_PROBLEM_
Which lines in the records below hold the word "only"? Copy each of them.

(DATASET begins)

This is an optimization exercise on Yosys and OpenROAD, whose aim is small area, a short achievable clock period and few clock cycles per item, not a production implementation.
Function was checked by simulation only, so behaviour that the tests miss may differ from the original.
Power and IR drop assume default switching activity.

==> design.v <==
`timescale 1ns / 1ps
module gain_core #(
    parameter integer DWIDTH = 16,  
    parameter integer GWIDTH = 16,  
    parameter integer FBITS  = 12   
)(
    input  wire                     clk,
    input  wire                     rst_n,      
    input  wire                     ce,         
    input  wire                     en,         
    input  wire signed [DWIDTH-1:0] data_i,     
    input  wire signed [GWIDTH-1:0] data_gain,  
    output reg  signed [DWIDTH-1:0] data_o      
);
    wire signed [DWIDTH+GWIDTH-1:0] mult_raw;
    wire signed [DWIDTH+GWIDTH-1:0] mult_rounded;
    wire signed [DWIDTH+GWIDTH-1-FBITS:0] mult_scaled;
    localparam signed [DWIDTH-1:0] MAX_VAL = {1'b0, {(DWIDTH-1){1'b1}}};  
    localparam signed [DWIDTH-1:0] MIN_VAL = {1'b1, {(DWIDTH-1){1'b0}}};  
    assign mult_raw = data_i * data_gain;
    assign mult_rounded = mult_raw + (1 << (FBITS-1));
    assign mult_scaled = mult_rounded >>> FBITS;
    always @(posedge clk) begin
        if (!rst_n) begin
            data_o <= 0;
        end else if (ce) begin
            if (!en) begin
                data_o <= data_i;
            end else begin
                if (mult_scaled > MAX_VAL) begin
                    data_o <= MAX_VAL;
                end else if (mult_scaled < MIN_VAL) begin
                    data_o <= MIN_VAL;
                end else begin
                    data_o <= mult_scaled[DWIDTH-1:0];
                end
            end
        end
    end
endmodule
`timescale 1ns / 1ps
module axis_gain_wrapper #(
    parameter integer C_S_AXI_DATA_WIDTH = 32,
    parameter integer C_S_AXI_ADDR_WIDTH = 4,
    parameter integer AUDIO_WIDTH        = 16,
    parameter integer GAIN_FBITS         = 12
)(
    input  wire aclk,
    input  wire aresetn,
    input  wire [31:0] s_axis_tdata,
    input  wire        s_axis_tlast,
    input  wire        s_axis_tvalid,
    output wire        s_axis_tready,
    output wire [31:0] m_axis_tdata,
    output wire        m_axis_tlast,
    output wire        m_axis_tvalid,
    input  wire        m_axis_tready,
    input  wire [C_S_AXI_ADDR_WIDTH-1:0] s_axi_awaddr,
    input  wire                          s_axi_awvalid,
    output reg                           s_axi_awready,
    input  wire [C_S_AXI_DATA_WIDTH-1:0] s_axi_wdata,
    input  wire [3:0]                    s_axi_wstrb,
    input  wire                          s_axi_wvalid,
    output reg                           s_axi_wready,
    output reg  [1:0]                    s_axi_bresp,
    output reg                           s_axi_bvalid,
    input  wire                          s_axi_bready,
    input  wire [C_S_AXI_ADDR_WIDTH-1:0] s_axi_araddr,
    input  wire                          s_axi_arvalid,
    output reg                           s_axi_arready,
    output reg  [C_S_AXI_DATA_WIDTH-1:0] s_axi_rdata,
    output reg  [1:0]                    s_axi_rresp,
    output reg                           s_axi_rvalid,
    input  wire                          s_axi_rready
);
    reg [31:0] reg_control;
    reg [31:0] reg_gain_l;
    reg [31:0] reg_gain_r;
    wire [1:0] addr_w = s_axi_awaddr[3:2];
    wire [1:0] addr_r = s_axi_araddr[3:2];
    always @(posedge aclk) begin
        if (!aresetn) begin
            s_axi_awready <= 1'b0;
            s_axi_wready  <= 1'b0;
            s_axi_bvalid  <= 1'b0;
            s_axi_bresp   <= 2'b00;
            reg_control <= 32'b0;
            reg_gain_l  <= 32'h0000_1000;  
            reg_gain_r  <= 32'h0000_1000;
        end else begin
            if (!s_axi_awready && s_axi_awvalid && s_axi_wvalid) begin
                s_axi_awready <= 1'b1;
                s_axi_wready  <= 1'b1;
                case (addr_w)
                    2'h0: reg_control <= s_axi_wdata;
                    2'h1: reg_gain_l  <= s_axi_wdata;
                    2'h2: reg_gain_r  <= s_axi_wdata;
                    default: ;
                endcase
            end else begin
                s_axi_awready <= 1'b0;
                s_axi_wready  <= 1'b0;
            end
            if (s_axi_awready && !s_axi_bvalid) begin
                s_axi_bvalid <= 1'b1;
                s_axi_bresp  <= 2'b00;
            end else if (s_axi_bready) begin
                s_axi_bvalid <= 1'b0;
            end
        end
    end
    always @(posedge aclk) begin
        if (!aresetn) begin
            s_axi_arready <= 1'b0;
            s_axi_rvalid  <= 1'b0;
            s_axi_rdata   <= 32'b0;
            s_axi_rresp   <= 2'b00;
        end else begin
            if (!s_axi_arready && s_axi_arvalid) begin
                s_axi_arready <= 1'b1;
                s_axi_rvalid  <= 1'b1;
                case (addr_r)
                    2'h0: s_axi_rdata <= reg_control;
                    2'h1: s_axi_rdata <= reg_gain_l;
                    2'h2: s_axi_rdata <= reg_gain_r;
                    default: s_axi_rdata <= 32'b0;
                endcase
            end else begin
                s_axi_arready <= 1'b0;
                if (s_axi_rvalid && s_axi_rready)
                    s_axi_rvalid <= 1'b0;
            end
        end
    end
    reg valid_d;
    reg last_d;
    wire stream_ready = m_axis_tready || !valid_d;
    assign s_axis_tready = stream_ready;
    assign m_axis_tvalid = valid_d;
    assign m_axis_tlast  = last_d;
    wire core_ce     = stream_ready;
    wire gain_enable = reg_control[0];
    gain_core #(
        .DWIDTH(AUDIO_WIDTH),
        .GWIDTH(16),
        .FBITS (GAIN_FBITS)
    ) u_gain_l (
        .clk       (aclk),
        .rst_n     (aresetn),
        .ce        (core_ce),
        .en        (gain_enable),
        .data_i    (s_axis_tdata[15:0]),
        .data_gain (reg_gain_l[15:0]),
        .data_o    (m_axis_tdata[15:0])
    );
    gain_core #(
        .DWIDTH(AUDIO_WIDTH),
        .GWIDTH(16),
        .FBITS (GAIN_FBITS)
    ) u_gain_r (
        .clk       (aclk),
        .rst_n     (aresetn),
        .ce        (core_ce),
        .en        (gain_enable),
        .data_i    (s_axis_tdata[31:16]),
        .data_gain (reg_gain_r[15:0]),
        .data_o    (m_axis_tdata[31:16])
    );
    always @(posedge aclk) begin
        if (!aresetn) begin
            valid_d <= 1'b0;
            last_d  <= 1'b0;
        end else if (stream_ready) begin
            valid_d <= s_axis_tvalid;
            last_d  <= s_axis_tlast;
        end
    end
endmodule
Context: an optimization exercise on an open-source flow, tuned for small area. The choices shown serve that exercise and are no tape-out recipe. The RTL was checked by simulation tests, not by an equivalence proof against the original design. Power is estimated from default activity; no workload was simulated.

[config.mk]
export PLATFORM = sky130hd
export DESIGN_NAME = uart_fifo
export DESIGN_NICKNAME = uart_fifo
export VERILOG_FILES = /design/flow/design.v
export SDC_FILE = /design/flow/constraint.sdc
export NUM_CORES = 4
export LEC_CHECK = 0
export ABC_AREA = 1
export CAP_MARGIN = 20
export CORE_MARGIN = 2
export CORE_UTILIZATION = 40
export SLEW_MARGIN = 20
[constraint.sdc]
create_clock -name core_clock -period 5.0 [get_ports {clk_i}]
set_input_delay 1.0000 -clock core_clock [delete_from_list [all_inputs] [get_ports {clk_i}]]
set_output_delay 1.0000 -clock core_clock [all_outputs]
set_load 0.01 [all_outputs]
[design.v]
module uart_tx (
    input  wire        clk_i,
    input  wire        rst_n_i,
    input  wire        cfg_en_i,
    input  wire [11:0] cfg_div_i,
    input  wire [ 1:0] cfg_bits_i,
    input  wire        cfg_parity_en_i,
    input  wire        cfg_stop_bits_i,
    output reg         tx_o,
    output reg         tx_busy_o,
    input  wire [ 7:0] tx_data_i,
    input  wire        tx_vld_i,
    output reg         tx_rdy_o
);
    localparam [2:0] IDLE = 3'd0, START = 3'd1, DATA = 3'd2, PARITY = 3'd3, STOP = 3'd4;
    reg  [ 2:0] state;
    reg  [ 2:0] state_next;
    reg  [ 2:0] cnt;
    reg  [ 7:0] data;
    reg         parity;
    reg  [ 1:0] stop;
    reg  [11:0] baud;
    wire        bit_done  = baud == cfg_div_i;
    wire        data_done = ({1'b0, cnt} + 4'd1 == {2'b0, cfg_bits_i} + 4'd5) && bit_done;
    wire        stop_done = (!cfg_stop_bits_i || stop[1]) && stop[0];
    always @(posedge clk_i) begin
        if (!tx_busy_o || bit_done) baud <= 12'h0;
        else baud <= baud + 12'd1;
    end
    always @(*) begin
        case (state)
            IDLE:    state_next = tx_vld_i ? START : IDLE;
            START:   state_next = bit_done ? DATA : START;
            DATA:    state_next = data_done ? (cfg_parity_en_i ? PARITY : STOP) : DATA;
            PARITY:  state_next = bit_done ? STOP : PARITY;
            STOP:    state_next = stop_done ? IDLE : STOP;
            default: state_next = IDLE;
        endcase
    end
    always @(posedge clk_i or negedge rst_n_i) begin
        if (!rst_n_i) begin
            state     <= IDLE;
            tx_o      <= 1'b0;
            tx_busy_o <= 1'b0;
        end else begin
            state     <= cfg_en_i ? state_next : IDLE;
            tx_busy_o <= state_next != IDLE;
            case (state)
                START:   tx_o <= 1'b0;
                DATA:    tx_o <= data[0];
                PARITY:  tx_o <= parity;
                default: tx_o <= 1'b1;
            endcase
        end
    end
    always @(posedge clk_i) begin
        tx_rdy_o <= state == START && bit_done;
        if (state == DATA) begin
            if (bit_done) begin
                parity <= parity ^ data[0];
                cnt    <= cnt + 3'd1;
            end
        end else if (state == START) begin
            parity <= 1'b0;
            cnt    <= 3'd0;
        end
        if (bit_done) begin
            data    <= (state == START) ? tx_data_i : {1'b0, data[7:1]};
            stop[0] <= state == STOP;
            stop[1] <= stop[0];
        end
    end
endmodule
module uart_rx (
    input  wire        clk_i,
    input  wire        rst_n_i,
    input  wire        cfg_en_i,
    input  wire [11:0] cfg_div_i,
    input  wire        cfg_parity_en_i,
    input  wire [ 1:0] cfg_bits_i,
    input  wire        rx_i,
    input  wire        rx_rdy_i,
    output reg         rx_vld_o,
    output reg  [ 7:0] rx_data_o
);
    localparam [2:0] IDLE = 3'd0, START = 3'd1, DATA = 3'd2, PARITY = 3'd3, STOP = 3'd4;
    reg  [ 2:0] state;
    reg  [ 2:0] state_next;
    reg  [ 2:0] cnt;
    reg         parity;
    reg         busy;
    reg  [11:0] baud;
    wire        bit_done  = baud == cfg_div_i;
    wire        half_done = baud == {1'b0, cfg_div_i[11:1]};
    wire        data_done = ({1'b0, cnt} + 4'd1 == {2'b0, cfg_bits_i} + 4'd5) && half_done;
    wire [ 3:0] next_7_4  = {
        cfg_bits_i == 2'd3 ? rx_i : 1'b0,
        cfg_bits_i == 2'd2 ? rx_i : rx_data_o[7],
        cfg_bits_i == 2'd1 ? rx_i : rx_data_o[6],
        cfg_bits_i == 2'd0 ? rx_i : rx_data_o[5]
    };
    always @(posedge clk_i) begin
        if (!busy || bit_done) baud <= 12'h0;
        else baud <= baud + 12'd1;
    end
    always @(*) begin
        case (state)
            IDLE:    state_next = !rx_i ? START : IDLE;
            START:   state_next = half_done ? (rx_i ? IDLE : DATA) : START;
            DATA:    state_next = data_done ? (cfg_parity_en_i ? PARITY : STOP) : DATA;
            PARITY:  state_next = half_done ? STOP : PARITY;
            STOP:    state_next = half_done ? IDLE : STOP;
            default: state_next = IDLE;
        endcase
    end
    always @(posedge clk_i or negedge rst_n_i) begin
        if (!rst_n_i) begin
            state    <= IDLE;
            busy     <= 1'b0;
            rx_vld_o <= 1'b0;
        end else begin
            state <= cfg_en_i ? state_next : IDLE;
            busy  <= state_next != IDLE;
            if (state == STOP && half_done) rx_vld_o <= cfg_parity_en_i ? !parity : 1'b1;
            else if (rx_rdy_i || state == START) rx_vld_o <= 1'b0;
        end
    end
    always @(posedge clk_i) begin
        if (state == DATA) begin
            if (half_done) begin
                rx_data_o <= {next_7_4, rx_data_o[4:1]};
                cnt       <= cnt + 3'd1;
            end
        end else if (state == START) begin
            rx_data_o <= 8'h0;
            cnt       <= 3'd0;
        end
        if (state == IDLE) parity <= 1'b0;
        else if (half_done && (state == DATA || state == PARITY)) parity <= parity ^ rx_i;
    end
endmodule
module sync_fifo #(
    parameter RST_DATA = 1
) (
    input  wire       clk_i,
    input  wire       rstn_i,
    output wire       wr_rdy_o,
    input  wire       wr_vld_i,
    input  wire [7:0] wr_data_i,
    input  wire       rd_rdy_i,
    output reg        rd_vld_o,
    output reg  [7:0] rd_data_o,
    output wire [3:0] elem_cnt_o
);
    reg  [3:0] cnt;
    reg  [7:0] line [0:7];
    wire       full  = cnt[3];
    wire       empty = ~|cnt;
    wire       wr    = wr_vld_i & ~full;
    wire       pre   = ~rd_vld_o | rd_rdy_i;
    wire       rd    = pre & ~empty;
    assign wr_rdy_o   = ~full;
    assign elem_cnt_o = cnt;
    always @(posedge clk_i or negedge rstn_i) begin
        if (!rstn_i) begin
            cnt      <= 4'd0;
            rd_vld_o <= 1'b0;
        end else begin
            if (wr & ~rd) cnt <= cnt + 4'd1;
            else if (rd & ~wr) cnt <= cnt - 4'd1;
            if (pre) rd_vld_o <= ~empty;
        end
    end
    always @(posedge clk_i) begin
        if (pre) rd_data_o <= line[cnt[2:0]];
    end
    integer i;
    generate
        if (RST_DATA) begin : g_rst
            always @(posedge clk_i or negedge rstn_i) begin
                if (!rstn_i) begin
                    for (i = 0; i < 8; i = i + 1) line[i] <= 8'd0;
                end else if (wr) begin
                    line[1] <= wr_data_i;
                    for (i = 2; i < 8; i = i + 1) line[i] <= line[i-1];
                    line[0] <= line[7];
                end
            end
        end else begin : g_norst
            always @(posedge clk_i) begin
                if (wr) begin
                    line[1] <= wr_data_i;
                    for (i = 2; i < 8; i = i + 1) line[i] <= line[i-1];
                    line[0] <= line[7];
                end
            end
        end
    endgenerate
endmodule
module uart_fifo (
    input  wire        clk_i,
    input  wire        rst_n_i,
    input  wire        cfg_en_i,
    input  wire [11:0] cfg_div_i,
    input  wire        cfg_parity_en_i,
    input  wire [ 1:0] cfg_bits_i,
    input  wire        cfg_stop_bits_i,
    input  wire        rx_i,
    output wire        tx_o,
    output wire        tx_busy_o,
    input  wire        wr_vld_i,
    input  wire [ 7:0] wr_data_i,
    output wire        wr_rdy_o,
    output wire [ 3:0] tx_cnt_o,
    output wire        rd_vld_o,
    output wire [ 7:0] rd_data_o,
    input  wire        rd_rdy_i,
    output wire [ 3:0] rx_cnt_o
);
    wire       tx_rdy;
    wire       tx_vld;
    wire [7:0] tx_data;
    wire       rx_rdy;
    wire       rx_vld;
    wire [7:0] rx_data;
    sync_fifo #(
        .RST_DATA(1)
    ) fifo_tx (
        .clk_i     (clk_i),
        .rstn_i    (rst_n_i),
        .wr_rdy_o  (wr_rdy_o),
        .wr_vld_i  (wr_vld_i),
        .wr_data_i (wr_data_i),
        .rd_rdy_i  (tx_rdy),
        .rd_vld_o  (tx_vld),
        .rd_data_o (tx_data),
        .elem_cnt_o(tx_cnt_o)
    );
    uart_tx tx_u (
        .clk_i          (clk_i),
        .rst_n_i        (rst_n_i),
        .cfg_en_i       (cfg_en_i),
        .cfg_div_i      (cfg_div_i),
        .cfg_bits_i     (cfg_bits_i),
        .cfg_parity_en_i(cfg_parity_en_i),
        .cfg_stop_bits_i(cfg_stop_bits_i),
        .tx_o           (tx_o),
        .tx_busy_o      (tx_busy_o),
        .tx_data_i      (tx_data),
        .tx_vld_i       (tx_vld),
        .tx_rdy_o       (tx_rdy)
    );
    uart_rx rx_u (
        .clk_i          (clk_i),
        .rst_n_i        (rst_n_i),
        .cfg_en_i       (cfg_en_i),
        .cfg_div_i      (cfg_div_i),
        .cfg_parity_en_i(cfg_parity_en_i),
        .cfg_bits_i     (cfg_bits_i),
        .rx_i           (rx_i),
        .rx_rdy_i       (rx_rdy),
        .rx_vld_o       (rx_vld),
        .rx_data_o      (rx_data)
    );
    sync_fifo #(
        .RST_DATA(0)
    ) fifo_rx (
        .clk_i     (clk_i),
        .rstn_i    (rst_n_i),
        .wr_rdy_o  (rx_rdy),
        .wr_vld_i  (rx_vld),
        .wr_data_i (rx_data),
        .rd_rdy_i  (rd_rdy_i),
        .rd_vld_o  (rd_vld_o),
        .rd_data_o (rd_data_o),
        .elem_cnt_o(rx_cnt_o)
    );
endmodule
[run.sh]
#!/bin/bash
# synth_recipe.tcl (not shown) runs the flow's synth.tcl, then flattens the netlist and writes it again
# the make line also repeats each setting of config.mk as NAME=value (left out here)
make -C /OpenROAD-flow-scripts/flow DESIGN_CONFIG=/design/flow/config.mk WORK_HOME=/design/flow/orfs CLKGATE_MAP_FILE= SYNTH_SCRIPT=/design/flow/synth_recipe.tcl finish
==> results of run 1 <==
-- per-stage QoR --
step	std cells	setup WS (ns)	power (uW)	cell area (um^2)	hold WS, ns
5_1_grt	1434	1.71	5890	11300	0.442
6_report	1434	1.98	5520	11300	0.419
2_1_floorplan	1040	0.172	3430	9820	0.400
4_1_cts	1434	1.98	5590	11300	0.424
3_3_place_gp	1391	1.53	3910	10600	0.404
3_5_place_dp	1391	1.44	3940	10600	0.407
-- worst max-delay path by stage --
stage	depth (start not counted)	end	slack, ns
2_1_floorplan	11	fifo_rx.cnt[3]	0.17
3_3_place_gp	13	fifo_tx.cnt[3]	1.53
3_5_place_dp	13	fifo_tx.cnt[3]	1.44
4_1_cts	13	fifo_tx.cnt[3]	1.98
5_1_grt	14	fifo_rx.cnt[3]	1.71
6_report	14	fifo_rx.cnt[3]	1.98
-- Yosys cell counts, drive strengths merged (5+ instances only) --
| library cell | instances | share of area |
|---|---|---|
| a21oi | 11 | 0.0060 |
| a311oi | 8 | 0.0071 |
| a41oi | 8 | 0.0071 |
| buf | 14 | 0.0083 |
| clkbuf | 11 | 0.0043 |
| dfrtp | 84 | 0.21 |
| dfxtp | 26 | 0.053 |
| edfxtp | 105 | 0.32 |
| ha | 14 | 0.018 |
| inv | 179 | 0.068 |
| nand2 | 215 | 0.083 |
| nand3 | 43 | 0.023 |
| nand4 | 7 | 0.0045 |
| nor2 | 107 | 0.045 |
| nor3 | 16 | 0.0092 |
| nor4 | 10 | 0.0064 |
| o21ai | 81 | 0.042 |
| o22ai | 38 | 0.024 |
| or2 | 5 | 0.0032 |
| xnor2 | 16 | 0.014 |
| xor2 | 26 | 0.023 |
-- power groups by stage --
stage | clock, uW | combinational (uW) | sequential, uW
floorplan | 0 | 970 | 2460
global placement | 0 | 1390 | 2520
detailed placement | 0 | 1410 | 2530
CTS | 1660 | 1420 | 2500
global route | 1730 | 1610 | 2550
finish | 1620 | 1400 | 2500
-- cell type report --
cell class | count | area (um^2)
clock buffer | 41 | 706
clock inverter | 2 | 20.0
fill | 2325 | 12800
inverter | 183 | 688
multi-input combinational | 617 | 3240
sequential | 215 | 5780
tap | 324 | 405
timing repair buffer | 52 | 510
-- registers in the layout, summed over array words and instances, names as in the netlist, 2 cells and up --
register / cells
rx_u.cnt: 3
tx_u.cnt: 3
tx_u.data: 8
fifo_tx.line: 64
fifo_rx.cnt: 4
tx_u.baud: 12
rx_u.rx_data_o: 8
fifo_rx.line: 64
tx_u.stop: 2
fifo_tx.cnt: 4
tx_u.state: 3
fifo_tx.rd_data_o: 8
rx_u.baud: 12
fifo_rx.rd_data_o: 8
rx_u.state: 3
-- per-layer routing --
layer	GRT usage	part of all wire
met5	0	0
met4	0.0393	0.020
met2	0.252	0.46
met1	0.213	0.48
met3	0.0230	0.035
-- cell families (layout without fill, tap and decap cells) --
logic type | Yosys count | count (layout)
flip-flops | 215 | 215
AND/OR/NAND/NOR | 405 | 405
multiplexers | 3 | 3
buffers and inverters | 208 | 278
adder cells (fa/ha/maj) | 16 | 16
XOR/XNOR | 42 | 42
AO/OA/AOI/OAI | 151 | 151
==> impl_metrics.yaml, run 1 <==
cts:
  cts_hold_buf: 0
  post_cts_buffers: 0
  cts.path.max_buffers: 3
  cts.sinks: 215
  cts_resized: 0
  ctsHtreeMaxLevel: 1
  cts_tree: "built"
  clk_latency_ns: 0.52
  path_clk_slew_ns: 0.06
  numCtsBuffers: 24
  cts_root_buf: "clkbuf_16"
power_and_ir_drop:
  power_density_nw_per_um2: 486
  seqPwrFrac: 0.452
  power_switching_uw: 1780
  p_int_uw: 3740
  leakage_uw: 0.00477
  swShare: 0.322
  combPwrFrac: 0.255
  ir_worst_vdd_v: 0.000317
  clockPowerShare: 0.293
yosys:
  synth_top_family_by_area: "simple AND/OR/NAND/NOR gates"
  yosys_most_used_dff: "edfxtp_1"
  yosys.area_share.adder: 0.0219
  ys_seq_area_frac: 0.588
  netlist_area_um2: 9820
  synth_edf_count: 105
  synth.area.mux_share: 0.00306
  syn_avg_cell_area_um2: 9.44
  ys_types: 43
  synth_xor_xnor_area_share: 0.0375
  synth_compound_area_frac: 0.0900
  syn_inst: 1040
  ys_warn_count: 6
  synth_simple_gate_area_share: 0.176
  synth-seq-cells: 215
  syn_nets: 1086
  ys_async_sr_fraction: 0.391
worst_setup_path:
  slowest_delay_ns: 0.46
  rrSetupSlack_ns: 2.06
  r2r_end: "fifo_rx.cnt[3]"
  critical_path_class: "primary input to register"
  cp-end-kind: "register"
  path_buf_inv: 3
  startpoint: "rd_rdy_i"
  crit_family: "simple AND/OR/NAND/NOR gates"
  critical_path_required_ns: 5.40
  path_cells: "clkdlybuf4s50_1, inv_1, nand2_1, o21ai_0, ha_1, inv_1, ha_1, nand2_1, nor2_1, a211oi_1, nor2_1, nor2_1, nand2_1, xnor2_1"
  worstSetupStartpointType: "primary input"
  reg2reg_from: "fifo_rx.cnt[0]"
  arrival_ns: 3.42
  critPathMaxFanout: 10
  slowest_stage: "clkdlybuf4s50_1"
  r2r.worst_path.cells: 13
sta:
  finalSetupTns_ns: 0
  drv_slew: 0
  fmax_mhz: 331
  fin_skew_ns: 0.0215
  period_share: 0.604
  finalHoldViolCount: 0
  maxSlewHeadroom: 0.407
  setup_viol: 0
  worst-slew-pin-transition_ns: 0.889
  rsz0062_at_grt: "false"
  finalCriticalPeriod_ns: 3.02
worst_hold_path:
  hp-class: "primary input to asynchronous set/reset pin"
run:
  drv_cap: 0
layout:
  diodes: 0
  final_cell_mix: "nand2_1 (211), inv_1 (171), edfxtp_1 (105), nor2_1 (97), dfrtp_1 (84)"
  nNetsFinal: 1139
  final_util: 0.469
  mostFrequentLayoutCell: "nand2_1"
  syn_to_final_growth_pct: 15.6
  drive_gt1_frac: 0.0604
floorplan:
  num_rows: 57
  coreArea_um2: 24200
  die_area_um2: 25800
  die_h_um: 161
  io_pins: 50
  die-width_um: 161
  start_util: 0.406
detailed_routing:
  drt-initial-drc-count: 338
  drt_drc_violations_left: 0
  wl_per_cell_um: 13.4
  finalWirelength_mm: 19.3
  viasPerCell: 4.73
  first_pass_iters: 4
  vias: 6784
  ant_nets: 0
global_route:
  grt_first_pass_wirelength_mm: 32.6
  grt.total_usage: 0.153
  grt-ovfl-total: 0
  grt_pass1_vias: 6617
  grt_max_degree: 113
  antenna_found_initial: 0
run_status:
  status: "finished clean"
placement:
  dpl.hpwl_mm: 13.1
  place.gp.congestion: 0.820
  io_buffers: 49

(DATASET ends)

_YOUR RESPONSE_
Function was checked by simulation only, so behaviour that the tests miss may differ from the original.
-- Yosys cell counts, drive strengths merged (5+ instances only) --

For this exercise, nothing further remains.